I would expect fuel efficiency to be related to the size and complexity of the engine. Producing some amount of force is going to require the same amount of fuel assuming energy loss due to resistance/friction is the same, and the engine is the same.If true, we could e.g. have absurdly large trains on lots of rails? I would expect energy loss due to rubbing on rails and changing elevation to be similar to energy loss due to rubbing on water.
As you double each dimension, capacity octuples, drag quadruples, but rolling resistance octuples.Ships only have drag from the water, but trains also have rolling resistance from the tracks.
This means trains don't get significantly more efficient as they grow larger, but ships do.
Interesting, thank you.
Is the quadrupling of drag and octupling of rolling resistance related to the assumption that drag is proportional to the surface area of the side on which the drag is produced, and that rolling resistance is proportional to weight? Either way, cost would still decrease due to larger and more complex engines, as rolling resistance per kg would not change.
Of course, railway sizes are fixed, so there is little to be done. I was just speculating where the relative efficiency of cargo ships comes from. I made an edit at the end of the post which contains a very rough approximation of how large savings on wages are in the case of cargo container ships.

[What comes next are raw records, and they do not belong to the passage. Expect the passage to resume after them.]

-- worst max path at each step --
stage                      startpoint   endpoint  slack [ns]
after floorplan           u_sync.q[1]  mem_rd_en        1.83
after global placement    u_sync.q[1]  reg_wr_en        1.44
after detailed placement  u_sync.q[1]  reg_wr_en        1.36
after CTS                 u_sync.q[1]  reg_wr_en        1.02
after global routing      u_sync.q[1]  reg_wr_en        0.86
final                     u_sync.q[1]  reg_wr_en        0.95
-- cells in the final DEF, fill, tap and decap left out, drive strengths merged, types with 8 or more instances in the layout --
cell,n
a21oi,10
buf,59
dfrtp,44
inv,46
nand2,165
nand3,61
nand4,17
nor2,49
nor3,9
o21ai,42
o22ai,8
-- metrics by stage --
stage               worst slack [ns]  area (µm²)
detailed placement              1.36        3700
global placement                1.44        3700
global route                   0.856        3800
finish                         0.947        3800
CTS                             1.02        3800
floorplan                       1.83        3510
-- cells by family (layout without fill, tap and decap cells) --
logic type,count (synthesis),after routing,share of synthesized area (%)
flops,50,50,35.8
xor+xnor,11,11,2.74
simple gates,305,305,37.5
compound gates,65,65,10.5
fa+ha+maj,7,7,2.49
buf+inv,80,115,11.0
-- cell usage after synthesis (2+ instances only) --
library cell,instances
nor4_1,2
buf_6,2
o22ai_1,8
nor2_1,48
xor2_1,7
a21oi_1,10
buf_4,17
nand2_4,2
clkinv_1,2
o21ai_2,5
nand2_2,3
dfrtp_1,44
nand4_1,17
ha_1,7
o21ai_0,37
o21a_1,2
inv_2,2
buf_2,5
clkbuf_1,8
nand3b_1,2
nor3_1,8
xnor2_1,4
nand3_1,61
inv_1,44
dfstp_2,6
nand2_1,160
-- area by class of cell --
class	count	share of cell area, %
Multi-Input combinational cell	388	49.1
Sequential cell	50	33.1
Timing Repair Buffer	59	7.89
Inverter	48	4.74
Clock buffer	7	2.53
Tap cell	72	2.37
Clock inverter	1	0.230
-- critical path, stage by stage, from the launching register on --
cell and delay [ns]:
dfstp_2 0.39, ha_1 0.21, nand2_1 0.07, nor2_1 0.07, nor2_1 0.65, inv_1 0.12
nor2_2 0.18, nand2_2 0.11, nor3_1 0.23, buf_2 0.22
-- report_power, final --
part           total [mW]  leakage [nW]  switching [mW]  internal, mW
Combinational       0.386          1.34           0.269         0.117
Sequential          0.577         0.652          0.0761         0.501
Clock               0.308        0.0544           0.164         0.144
<file path="config.mk">
export PLATFORM = sky130hd
export DESIGN_NAME = xormaj_parity_top
export DESIGN_NICKNAME = d
export VERILOG_FILES = /design/src/rtl/xormaj_pkg.sv /design/src/rtl/xormaj_cell_ctrl.sv /design/src/rtl/xormaj_cell_dp.sv /design/src/rtl/xormaj_cell.sv /design/src/rtl/xormaj_parity_top.sv
export SDC_FILE = /design/constraint.sdc
export NUM_CORES = 1
export LEC_CHECK = 0
export CELL_PAD_IN_SITES_DETAIL_PLACEMENT = 2
export CELL_PAD_IN_SITES_GLOBAL_PLACEMENT = 2
export CORE_MARGIN = 2
export CORE_UTILIZATION = 43
export CTS_BUF_LIST = sky130_fd_sc_hd__clkbuf_8
export DETAILED_ROUTE_END_ITERATION = 7
export DONT_BUFFER_PORTS = 1
export PLACE_DENSITY_LB_ADDON = 0.1
export SLEW_MARGIN = 30
export SYNTH_ARGS = -nofsm -noshare
export SYNTH_HDL_FRONTEND = slang
export SYNTH_SLANG_ARGS = --single-unit
</file>
<file path="constraint.sdc">
create_clock -name clk -period 1.4 [get_ports clk]
set_input_delay 0.14 -clock clk [delete_from_list [all_inputs] [get_ports clk]]
set_output_delay 0.14 -clock clk [all_outputs]
set_load 0.1 [all_outputs]
</file>
--- src/rtl/cmdq_pkg.sv ---
package cmdq_pkg;

  // Occupancy update chosen per cycle: {push accepted, pop accepted}.
  typedef enum logic [1:0] {
    CQ_HOLD = 2'b00,
    CQ_POP  = 2'b01,
    CQ_PUSH = 2'b10,
    CQ_SWAP = 2'b11
  } cq_op_e;

endpackage

--- src/rtl/cmdq_wrap_ptr.sv ---
// Ring index that moves by one on an enable and wraps at DEPTH-1.
module cmdq_wrap_ptr #(
  parameter int DEPTH = 4,
  parameter int PTR_W = 2
) (
  input  logic             clk,
  input  logic             rst_n,
  input  logic             adv,
  output logic [PTR_W-1:0] ptr
);

  localparam logic [PTR_W-1:0] LAST_IDX = PTR_W'(DEPTH - 1);

  logic [PTR_W-1:0] ptr_nxt;

  always_comb begin
    ptr_nxt = ptr;
    if (adv) begin
      if (ptr == LAST_IDX) ptr_nxt = '0;
      else                 ptr_nxt = ptr + 1'b1;
    end
  end

  always_ff @(posedge clk or negedge rst_n) begin
    if (!rst_n)   ptr <= '0;
    else if (adv) ptr <= ptr_nxt;
  end

endmodule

Is the quadrupling of drag and octupling of rolling resistance related to the assumption that drag is proportional to the surface area of the side on which the drag is produced, and that rolling resistance is proportional to weight?

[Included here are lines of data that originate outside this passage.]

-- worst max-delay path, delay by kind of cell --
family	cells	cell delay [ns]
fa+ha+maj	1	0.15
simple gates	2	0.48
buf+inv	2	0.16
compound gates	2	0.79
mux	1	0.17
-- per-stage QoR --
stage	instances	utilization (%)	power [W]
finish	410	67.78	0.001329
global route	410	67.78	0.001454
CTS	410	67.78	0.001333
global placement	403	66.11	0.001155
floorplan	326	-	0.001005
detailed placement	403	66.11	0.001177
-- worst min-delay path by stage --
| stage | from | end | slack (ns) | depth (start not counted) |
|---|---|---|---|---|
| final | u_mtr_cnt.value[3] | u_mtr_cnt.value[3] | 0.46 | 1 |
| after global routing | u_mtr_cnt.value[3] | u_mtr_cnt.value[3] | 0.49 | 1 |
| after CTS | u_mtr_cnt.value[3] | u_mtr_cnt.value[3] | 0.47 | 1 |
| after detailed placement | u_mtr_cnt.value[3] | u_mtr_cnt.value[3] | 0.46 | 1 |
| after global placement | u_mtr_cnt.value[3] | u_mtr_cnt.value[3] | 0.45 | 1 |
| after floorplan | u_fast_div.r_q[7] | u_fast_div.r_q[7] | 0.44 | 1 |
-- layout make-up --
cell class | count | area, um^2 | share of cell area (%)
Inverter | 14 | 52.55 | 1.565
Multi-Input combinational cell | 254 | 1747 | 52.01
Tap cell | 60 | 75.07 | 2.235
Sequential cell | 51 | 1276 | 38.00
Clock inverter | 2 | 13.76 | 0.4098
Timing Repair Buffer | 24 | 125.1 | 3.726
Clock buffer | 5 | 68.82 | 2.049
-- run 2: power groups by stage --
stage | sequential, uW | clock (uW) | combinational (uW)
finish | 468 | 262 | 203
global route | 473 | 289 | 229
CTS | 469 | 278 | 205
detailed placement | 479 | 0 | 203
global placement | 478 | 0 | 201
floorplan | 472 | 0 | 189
==> src/rtl/hrs_pkg.sv <==
package hrs_pkg;
   typedef enum logic [1:0] {
      SK_FULL    = 2'd0,
      SK_SET     = 2'd1,
      SK_CLR     = 2'd2,
      SK_REFRESH = 2'd3
   } seq_kind_e;

   typedef enum logic [1:0] {
      ST_IDLE = 2'd0,
      ST_LOAD = 2'd1,
      ST_TX   = 2'd2,
      ST_HFW  = 2'd3
   } seq_state_e;

   // pending slots, lower index served first
   localparam int PK_PWR  = 0;
   localparam int PK_SET  = 1;
   localparam int PK_CLR  = 2;
   localparam int PK_HOOK = 3;
   localparam int PK_REF  = 4;
   localparam int PK_N    = 5;

   localparam logic [1:0] HM_HANDSFREE = 2'b10;
endpackage

==> src/rtl/hrs_shadow.sv <==
module hrs_shadow #(
   parameter int ADDR_W = 4,
   parameter int DATA_W = 4
) (
   input  logic                                    clk,
   input  logic                                    rst_n,
   input  logic                                    we_i,
   input  logic [ADDR_W-1:0]                       addr_i,
   input  logic [DATA_W-1:0]                       data_i,
   output logic [(1<<ADDR_W)-1:0][DATA_W-1:0]      tbl_o
);
   localparam int NREG = 1 << ADDR_W;

   generate
      for (genvar g = 0; g < NREG; g++) begin : g_ent
         always_ff @(posedge clk or negedge rst_n) begin
            if (!rst_n)
               tbl_o[g] <= '0;
            else if (we_i && (addr_i == ADDR_W'(g)))
               tbl_o[g] <= data_i;
         end
      end
   endgenerate
endmodule

==> src/rtl/hrs_evq.sv <==
module hrs_evq #(
   parameter int NK = 5
) (
   input  logic          clk,
   input  logic          rst_n,
   input  logic [NK-1:0] set_i,
   input  logic [NK-1:0] clr_i,
   output logic [NK-1:0] pend_o,
   output logic [NK-1:0] grant_o,
   output logic          any_o
);
   always_ff @(posedge clk or negedge rst_n) begin
      if (!rst_n)
         pend_o <= '0;
      else
         pend_o <= (pend_o & ~clr_i) | set_i;
   end

   always_comb begin
      logic found;
      found   = 1'b0;
      grant_o = '0;
      for (int i = 0; i < NK; i++) begin
         if (pend_o[i] && !found) begin
            grant_o[i] = 1'b1;
            found      = 1'b1;
         end
      end
      any_o = found;
   end
endmodule
File: src/rtl/vpb_wr_dec.sv
module vpb_wr_dec
    import vpb_pkg::*;
(
    input  logic [ADDR_W-1:0] addr,
    output wr_sel_e           sel
);
    logic [ADDR_W-1:0] key;

    always_comb begin
        key = addr & WR_MASK;
        unique case (key)
            5'h00:        sel = WS_DATA;
            5'h04:        sel = WS_CTRL;
            5'h10, 5'h14: sel = addr[0] ? WS_SOUND : WS_DEAD;
            5'h18:        sel = WS_DEAD;
            5'h1C:        sel = WS_TEST;
            default:      sel = WS_ILLEGAL;
        endcase
    end
endmodule

File: src/rtl/vpb_port_stub.sv
module vpb_port_stub
    import vpb_pkg::*;
(
    input  logic              clk,
    input  logic              rst_n,
    input  logic [STB_N-1:0]  stb,
    input  logic [WORD_W-1:0] wword,
    output logic [WORD_W-1:0] data_word,
    output logic [WORD_W-1:0] ctrl_word,
    output logic [WORD_W-1:0] hv_word
);
    typedef struct packed {
        logic [WORD_W-1:0] data;
        logic [WORD_W-1:0] ctrl;
        logic [WORD_W-1:0] hv;
    } stub_st_t;

    stub_st_t st_d, st_q;

    always_comb begin
        st_d = st_q;
        if (stb[STB_DATA]) st_d.data = wword;
        if (stb[STB_CTRL]) st_d.ctrl = wword;
        if (|stb)          st_d.hv   = st_q.hv + WORD_W'(1);
    end

    always_ff @(posedge clk) begin
        if (!rst_n) begin
            st_q.data <= DATA_RST;
            st_q.ctrl <= CTRL_RST;
            st_q.hv   <= HV_RST;
        end else begin
            st_q <= st_d;
        end
    end

    assign data_word = st_q.data;
    assign ctrl_word = st_q.ctrl;
    assign hv_word   = st_q.hv;
endmodule

File: src/rtl/vport_bridge.sv
module vport_bridge
    import vpb_pkg::*;
(
    input  logic              clk,
    input  logic              rst_n,
    input  logic [ADDR_W-1:0] cpu_addr,
    input  logic              cpu_rd,
    input  logic              cpu_wr,
    input  logic [BYTE_W-1:0] cpu_wdata,
    input  logic              force_ack,
    output logic [BYTE_W-1:0] cpu_rdata,
    output logic              halt,
    output logic              port_wr_data,
    output logic              port_wr_ctrl,
    output logic              port_wr_test,
    output logic [WORD_W-1:0] port_wdata,
    output logic              snd_wr,
    output logic [BYTE_W-1:0] snd_data
);
    rd_sel_e           rsel;
    wr_sel_e           wsel;
    logic [WORD_W-1:0] data_word, ctrl_word, hv_word;
    bridge_st_t        st_d, st_q;
    logic              rd_go, wr_go, bad_access;

    vpb_rd_dec u_rd_dec (.addr(cpu_addr), .sel(rsel));
    vpb_wr_dec u_wr_dec (.addr(cpu_addr), .sel(wsel));

    vpb_port_stub u_stub (
        .clk       (clk),
        .rst_n     (rst_n),
        .stb       (st_q.stb),
        .wword     (st_q.wword),
        .data_word (data_word),
        .ctrl_word (ctrl_word),
        .hv_word   (hv_word)
    );

    always_comb begin
        st_d       = st_q;
        st_d.stb   = '0;
        bad_access = 1'b0;
        wr_go      = cpu_wr && !st_q.halt;
        rd_go      = cpu_rd && !cpu_wr && !st_q.halt;

        if (wr_go) begin
            unique case (wsel)
                WS_DATA: begin
                    st_d.stb[STB_DATA] = 1'b1;
                    st_d.wword = {cpu_wdata, cpu_wdata};
                end
                WS_CTRL: begin
                    st_d.stb[STB_CTRL] = 1'b1;
                    st_d.wword = {cpu_wdata, cpu_wdata};
                end
                WS_TEST: begin
                    st_d.stb[STB_TEST] = 1'b1;
                    st_d.wword = {cpu_wdata, cpu_wdata};
                end
                WS_SOUND: begin
                    st_d.stb[STB_SND] = 1'b1;
                    st_d.sbyte = cpu_wdata;
                end
                WS_ILLEGAL: bad_access = 1'b1;
                default: ;
            endcase
        end else if (rd_go) begin
            unique case (rsel)
                RS_DATA_HI: st_d.rdata = data_word[WORD_W-1:BYTE_W];
                RS_DATA_LO: st_d.rdata = data_word[BYTE_W-1:0];
                RS_CTRL_HI: st_d.rdata = CTRL_HI_FILL | {6'b0, ctrl_word[9:8]};
                RS_CTRL_LO: st_d.rdata = ctrl_word[BYTE_W-1:0];
                RS_HV_HI:   st_d.rdata = hv_word[WORD_W-1:BYTE_W];
                RS_HV_LO:   st_d.rdata = hv_word[BYTE_W-1:0];
                RS_ILLEGAL: begin
                    st_d.rdata = IDLE_BYTE;
                    bad_access = 1'b1;
                end
                default:    st_d.rdata = IDLE_BYTE;
            endcase
        end

        if (bad_access && !force_ack) st_d.halt = 1'b1;
    end

    always_ff @(posedge clk) begin
        if (!rst_n) begin
            st_q.rdata <= IDLE_BYTE;
            st_q.halt  <= 1'b0;
            st_q.stb   <= '0;
            st_q.wword <= '0;
            st_q.sbyte <= '0;
        end else begin
            st_q <= st_d;
        end
    end

    assign cpu_rdata    = st_q.rdata;
    assign halt         = st_q.halt;
    assign port_wr_data = st_q.stb[STB_DATA];
    assign port_wr_ctrl = st_q.stb[STB_CTRL];
    assign port_wr_test = st_q.stb[STB_TEST];
    assign snd_wr       = st_q.stb[STB_SND];
    assign port_wdata   = st_q.wword;
    assign snd_data     = st_q.sbyte;
endmodule

File: config.mk
export PLATFORM = sky130hd
export DESIGN_NAME = vport_bridge
export DESIGN_NICKNAME = d
export VERILOG_FILES = /design/src/rtl/vpb_pkg.sv /design/src/rtl/vpb_rd_dec.sv /design/src/rtl/vpb_wr_dec.sv /design/src/rtl/vpb_port_stub.sv /design/src/rtl/vport_bridge.sv
export SDC_FILE = /design/constraint.sdc
export NUM_CORES = 1
export LEC_CHECK = 0
export BUFFER_PORTS_ARGS = -buffer_cell sky130_fd_sc_hd__buf_2
export CORE_MARGIN = 2
export CORE_UTILIZATION = 30
export CTS_CLUSTER_DIAMETER = 120
export DETAILED_ROUTE_END_ITERATION = 8
export GPL_TIMING_DRIVEN = 1
export SYNTH_ARGS = -nofsm -noshare
export SYNTH_HDL_FRONTEND = slang
export SYNTH_SLANG_ARGS = --single-unit
File: constraint.sdc
create_clock -name clk -period 2.4 [get_ports clk]
set_input_delay 0.24 -clock clk [delete_from_list [all_inputs] [get_ports clk]]
set_output_delay 0.24 -clock clk [all_outputs]
set_load 0.02 [all_outputs]
`src/rtl/ptw_pkg.sv`:
```
package ptw_pkg;

    typedef enum logic [2:0] {
        S_IDLE,
        S_RD_ROOT,
        S_WB_ROOT,
        S_RD_PTR,
        S_WB_PTR,
        S_RD_PAGE,
        S_WB_PAGE,
        S_FIN
    } walk_state_e;

    typedef enum logic [1:0] {
        LV_ROOT,
        LV_PTR,
        LV_PAGE
    } level_e;

    localparam int unsigned BIT_VALID = 1;
    localparam int unsigned BIT_WP    = 2;
    localparam int unsigned BIT_USED  = 3;
    localparam int unsigned BIT_MOD   = 4;
    localparam int unsigned BIT_SUPER = 7;

    localparam logic [1:0] DT_INVALID  = 2'd0;
    localparam logic [1:0] DT_INDIRECT = 2'd2;

endpackage

```
`src/rtl/ptw_addr_gen.sv`:
```
module ptw_addr_gen
    import ptw_pkg::*;
#(
    parameter int AW         = 32,
    parameter int ROOT_IDX_W = 7,
    parameter int PTR_IDX_W  = 7,
    parameter int PG_IDX_W   = 6
) (
    input  level_e          level,
    input  logic [AW-1:0]   vaddr,
    input  logic [AW-1:0]   root_ptr,
    input  logic [AW-1:0]   tbl_desc,
    input  logic            big_page,
    output logic [AW-1:0]   fetch_addr,
    output logic [AW-1:0]   off_mask
);
    localparam int ROOT_LSB     = AW - ROOT_IDX_W;
    localparam int PTR_LSB      = ROOT_LSB - PTR_IDX_W;
    localparam int SM_OFF_W     = PTR_LSB - PG_IDX_W;
    localparam int BIG_OFF_W    = SM_OFF_W + 1;
    localparam int PTR_ALIGN    = PTR_IDX_W + 2;
    localparam int PG_ALIGN_SM  = PG_IDX_W + 2;
    localparam int PG_ALIGN_BIG = PG_ALIGN_SM - 1;

    localparam logic [AW-1:0] PTR_BASE_MASK = ~((AW'(1) << PTR_ALIGN) - AW'(1));
    localparam logic [AW-1:0] PG_MASK_SM    = ~((AW'(1) << PG_ALIGN_SM) - AW'(1));
    localparam logic [AW-1:0] PG_MASK_BIG   = ~((AW'(1) << PG_ALIGN_BIG) - AW'(1));
    localparam logic [AW-1:0] OFF_MASK_SM   = (AW'(1) << SM_OFF_W) - AW'(1);
    localparam logic [AW-1:0] OFF_MASK_BIG  = (AW'(1) << BIG_OFF_W) - AW'(1);

    logic [AW-1:0] base;
    logic [AW-1:0] index;

    always_comb begin
        case (level)
            LV_ROOT: begin
                base  = root_ptr;
                index = AW'(vaddr[AW-1:ROOT_LSB]);
            end
            LV_PTR: begin
                base  = tbl_desc & PTR_BASE_MASK;
                index = AW'(vaddr[ROOT_LSB-1:PTR_LSB]);
            end
            default: begin
                if (big_page) begin
                    base  = tbl_desc & PG_MASK_BIG;
                    index = AW'(vaddr[PTR_LSB-1:BIG_OFF_W]);
                end else begin
                    base  = tbl_desc & PG_MASK_SM;
                    index = AW'(vaddr[PTR_LSB-1:SM_OFF_W]);
                end
            end
        endcase
        fetch_addr = base + (index << 2);
        off_mask   = big_page ? OFF_MASK_BIG : OFF_MASK_SM;
    end

endmodule

```
`src/rtl/ptw_desc_eval.sv`:
```
module ptw_desc_eval
    import ptw_pkg::*;
#(
    parameter int DW = 32
) (
    input  logic [DW-1:0] desc,
    input  logic          is_write,
    output logic [1:0]    dtype,
    output logic          tbl_valid,
    output logic          wprot,
    output logic          super_only,
    output logic          used,
    output logic [DW-1:0] used_set,
    output logic [DW-1:0] marked
);
    localparam logic [DW-1:0] USED_BIT = DW'(1) << BIT_USED;
    localparam logic [DW-1:0] MOD_BIT  = DW'(1) << BIT_MOD;

    always_comb begin
        dtype      = desc[1:0];
        tbl_valid  = desc[BIT_VALID];
        wprot      = desc[BIT_WP];
        super_only = desc[BIT_SUPER];
        used       = desc[BIT_USED];
        used_set   = desc | USED_BIT;
        marked     = desc | USED_BIT | (is_write ? MOD_BIT : '0);
    end

endmodule

```
`src/rtl/ptw_walker.sv`:
```
module ptw_walker
    import ptw_pkg::*;
#(
    parameter int AW         = 32,
    parameter int ROOT_IDX_W = 7,
    parameter int PTR_IDX_W  = 7,
    parameter int PG_IDX_W   = 6,
    parameter int MAX_HOPS   = 4
) (
    input  logic          clk,
    input  logic          rst_n,
    input  logic          start,
    input  logic [AW-1:0] vaddr,
    input  logic          is_super,
    input  logic          is_write,
    input  logic          probe,
    input  logic          page8k,
    input  logic [AW-1:0] sup_root,
    input  logic [AW-1:0] usr_root,
    output logic          busy,
    output logic          done,
    output logic          bus_err,
    output logic [AW-1:0] paddr,
    output logic          wp_seen,
    output logic          mem_req,
    output logic          mem_we,
    output logic [AW-1:0] mem_addr,
    output logic [AW-1:0] mem_wdata,
    input  logic          mem_ack,
    input  logic [AW-1:0] mem_rdata,
    input  logic          mem_err
);
    localparam int HOP_W = $clog2(MAX_HOPS + 1);
    localparam logic [AW-1:0] TYPE_CLR = ~AW'(3);

    typedef struct packed {
        walk_state_e     st;
        logic [AW-1:0]   va;
        logic            sup;
        logic            wr;
        logic            prb;
        logic            big;
        logic [AW-1:0]   maddr;
        logic [AW-1:0]   wdat;
        logic [AW-1:0]   desc;
        logic [HOP_W-1:0] hops;
        logic            wp;
        logic [AW-1:0]   pa;
        logic            berr;
    } regs_t;

    regs_t q, d;

    level_e        gen_level;
    logic [AW-1:0] gen_va;
    logic [AW-1:0] gen_root;
    logic [AW-1:0] gen_desc;
    logic          gen_big;
    logic [AW-1:0] fetch_addr;
    logic [AW-1:0] off_mask;

    logic [1:0]    d_type;
    logic          d_valid;
    logic          d_wp;
    logic          d_super;
    logic          d_used;
    logic [AW-1:0] d_used_set;
    logic [AW-1:0] d_marked;

    always_comb begin
        case (q.st)
            S_IDLE:              gen_level = LV_ROOT;
            S_RD_ROOT, S_WB_ROOT: gen_level = LV_PTR;
            default:             gen_level = LV_PAGE;
        endcase
        gen_va   = (q.st == S_IDLE) ? vaddr : q.va;
        gen_big  = (q.st == S_IDLE) ? page8k : q.big;
        gen_root = is_super ? sup_root : usr_root;
        gen_desc = (q.st == S_RD_ROOT || q.st == S_RD_PTR) ? mem_rdata : q.desc;
    end

    ptw_addr_gen #(
        .AW(AW), .ROOT_IDX_W(ROOT_IDX_W), .PTR_IDX_W(PTR_IDX_W), .PG_IDX_W(PG_IDX_W)
    ) u_addr (
        .level(gen_level),
        .vaddr(gen_va),
        .root_ptr(gen_root),
        .tbl_desc(gen_desc),
        .big_page(gen_big),
        .fetch_addr(fetch_addr),
        .off_mask(off_mask)
    );

    ptw_desc_eval #(.DW(AW)) u_eval (
        .desc(mem_rdata),
        .is_write(q.wr),
        .dtype(d_type),
        .tbl_valid(d_valid),
        .wprot(d_wp),
        .super_only(d_super),
        .used(d_used),
        .used_set(d_used_set),
        .marked(d_marked)
    );

    always_comb begin
        d = q;
        case (q.st)
            S_IDLE: begin
                if (start) begin
                    d.st    = S_RD_ROOT;
                    d.va    = vaddr;
                    d.sup   = is_super;
                    d.wr    = is_write;
                    d.prb   = probe;
                    d.big   = page8k;
                    d.maddr = fetch_addr;
                    d.wdat  = '0;
                    d.desc  = '0;
                    d.hops  = '0;
                    d.wp    = 1'b0;
                    d.pa    = '0;
                    d.berr  = 1'b0;
                end
            end
            S_RD_ROOT, S_RD_PTR: begin
                if (mem_ack) begin
                    if (mem_err || !d_valid) begin
                        d.st   = S_FIN;
                        d.berr = 1'b1;
                    end else begin
                        d.wp = q.wp | d_wp;
                        if (d_wp && q.wr && !q.prb) begin
                            d.st   = S_FIN;
                            d.berr = 1'b1;
                        end else if (!d_used && !q.prb) begin
                            d.st   = (q.st == S_RD_ROOT) ? S_WB_ROOT : S_WB_PTR;
                            d.wdat = d_used_set;
                            d.desc = d_used_set;
                        end else begin
                            d.st    = (q.st == S_RD_ROOT) ? S_RD_PTR : S_RD_PAGE;
                            d.maddr = fetch_addr;
                            d.desc  = mem_rdata;
                        end
                    end
                end
            end
            S_WB_ROOT, S_WB_PTR: begin
                if (mem_ack) begin
                    if (mem_err) begin
                        d.st   = S_FIN;
                        d.berr = 1'b1;
                    end else begin
                        d.st    = (q.st == S_WB_ROOT) ? S_RD_PTR : S_RD_PAGE;
                        d.maddr = fetch_addr;
                    end
                end
            end
            S_RD_PAGE: begin
                if (mem_ack) begin
                    if (mem_err) begin
                        d.st   = S_FIN;
                        d.berr = 1'b1;
                    end else if (d_type == DT_INDIRECT) begin
                        if (q.hops == HOP_W'(MAX_HOPS)) begin
                            d.st   = S_FIN;
                            d.berr = 1'b1;
                        end else begin
                            d.hops  = q.hops + HOP_W'(1);
                            d.maddr = mem_rdata & TYPE_CLR;
                        end
                    end else if (d_type == DT_INVALID) begin
                        d.st   = S_FIN;
                        d.berr = 1'b1;
                    end else begin
                        d.wp = q.wp | d_wp;
                        if (!q.prb && ((d_wp && q.wr) || (d_super && !q.sup))) begin
                            d.st   = S_FIN;
                            d.berr = 1'b1;
                        end else begin
                            d.pa = (mem_rdata & ~off_mask) | (q.va & off_mask);
                            if (!q.prb && (d_marked != mem_rdata)) begin
                                d.st   = S_WB_PAGE;
                                d.wdat = d_marked;
                            end else begin
                                d.st = S_FIN;
                            end
                        end
                    end
                end
            end
            S_WB_PAGE: begin
                if (mem_ack) begin
                    d.st = S_FIN;
                    if (mem_err) d.berr = 1'b1;
                end
            end
            default: begin
                d.st = S_IDLE;
            end
        endcase
    end

    always_ff @(posedge clk) begin
        if (!rst_n) begin
            q <= '0;
        end else begin
            q <= d;
        end
    end

    always_comb begin
        busy      = (q.st != S_IDLE);
        done      = (q.st == S_FIN);
        bus_err   = q.berr;
        paddr     = q.pa;
        wp_seen   = q.wp;
        mem_req   = (q.st == S_RD_ROOT) || (q.st == S_WB_ROOT) || (q.st == S_RD_PTR) ||
                    (q.st == S_WB_PTR)  || (q.st == S_RD_PAGE) || (q.st == S_WB_PAGE);
        mem_we    = (q.st == S_WB_ROOT) || (q.st == S_WB_PTR) || (q.st == S_WB_PAGE);
        mem_addr  = q.maddr;
        mem_wdata = q.wdat;
    end

    // an open transaction keeps its request and payload until acknowledged
    a_r12_req_held: assert property (@(posedge clk) disable iff (!rst_n)
        mem_req && !mem_ack |=> mem_req && $stable(mem_addr) && $stable(mem_we) && $stable(mem_wdata));

    // a probe walk never drives a write
    a_r10_probe_no_write: assert property (@(posedge clk) disable iff (!rst_n)
        busy && q.prb |-> !mem_we);

    // completion is a single-cycle pulse
    a_r13_done_pulse: assert property (@(posedge clk) disable iff (!rst_n)
        done |=> !done);

    // a walk opens with a read of the root level
    a_r13_first_read: assert property (@(posedge clk) disable iff (!rst_n)
        $rose(busy) |-> mem_req && !mem_we);

    // an error response ends the walk with a fault
    a_r11_err_ends: assert property (@(posedge clk) disable iff (!rst_n)
        mem_req && mem_ack && mem_err |=> done && bus_err);

endmodule

```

Yes. It's a little more complex than this since rolling resistance is irrespective of speed, whereas drag increases with speed. But if you're aiming for efficiency you'll go at low speeds, so we can hold speed fixed and see what happens as we scale.
Either way, cost would still decrease due to larger and more complex engines, as rolling resistance per kg would not change.
Even if the engine is 100% efficient, you still lose energy to drag and rolling resistance, so sooner or later increased engine efficiency doesn't buy you very much.
I was just speculating where the relative efficiency of cargo ships comes from.
I think it's the fact they're so much larger, and so drag/capacity is very low.
Travelling by boat/ship, and transporting things by boat/ship, is 'Lindy', as are bicycles.
If you’re not already aware, you would like Henry George’s Progress and Poverty in how it deals with a framework for thinking about Labor and Capital.
I am not convinced of the statement in the title based upon the argument presented in the text. For one, I expect that very soon, trucks will be self-driving, and even if not, there is not enough generally applicable logic or variety of specific examples to support a claim of universality.
Self-driving technology is advancing and will soon(ish) allow us to move cars without humans being directly involved, except in terms of maintenance and management. This will be a major boon because it will partially remove humans from the equation- the bottleneck is partially removed. This has no real bearing on the title statement- I even remark about this in my post.
The "universality" here is trivial- here is a copy-paste of part of my response to a similar comment:
For everyone to become richer without working harder, we must develop technologies that allow more work to be done per man-hour. Aside from working out distribution inefficiencies and similar, this is the unique limit on prosperity. This is what I mean by "humans are the universal bottleneck"- we only have so many man-hours, so any growth is going to be of the form "With the same amount of hours, we do more".
Imagine if every area of economic activity was automated- humans were fully removed. This would look very sci-fi: think of von Neumann probes. In this situation there is no practical limit- the probes will expand and convert our entire light cone. Assuming constant population, per capita wealth would approach 50 billion stars, I guess.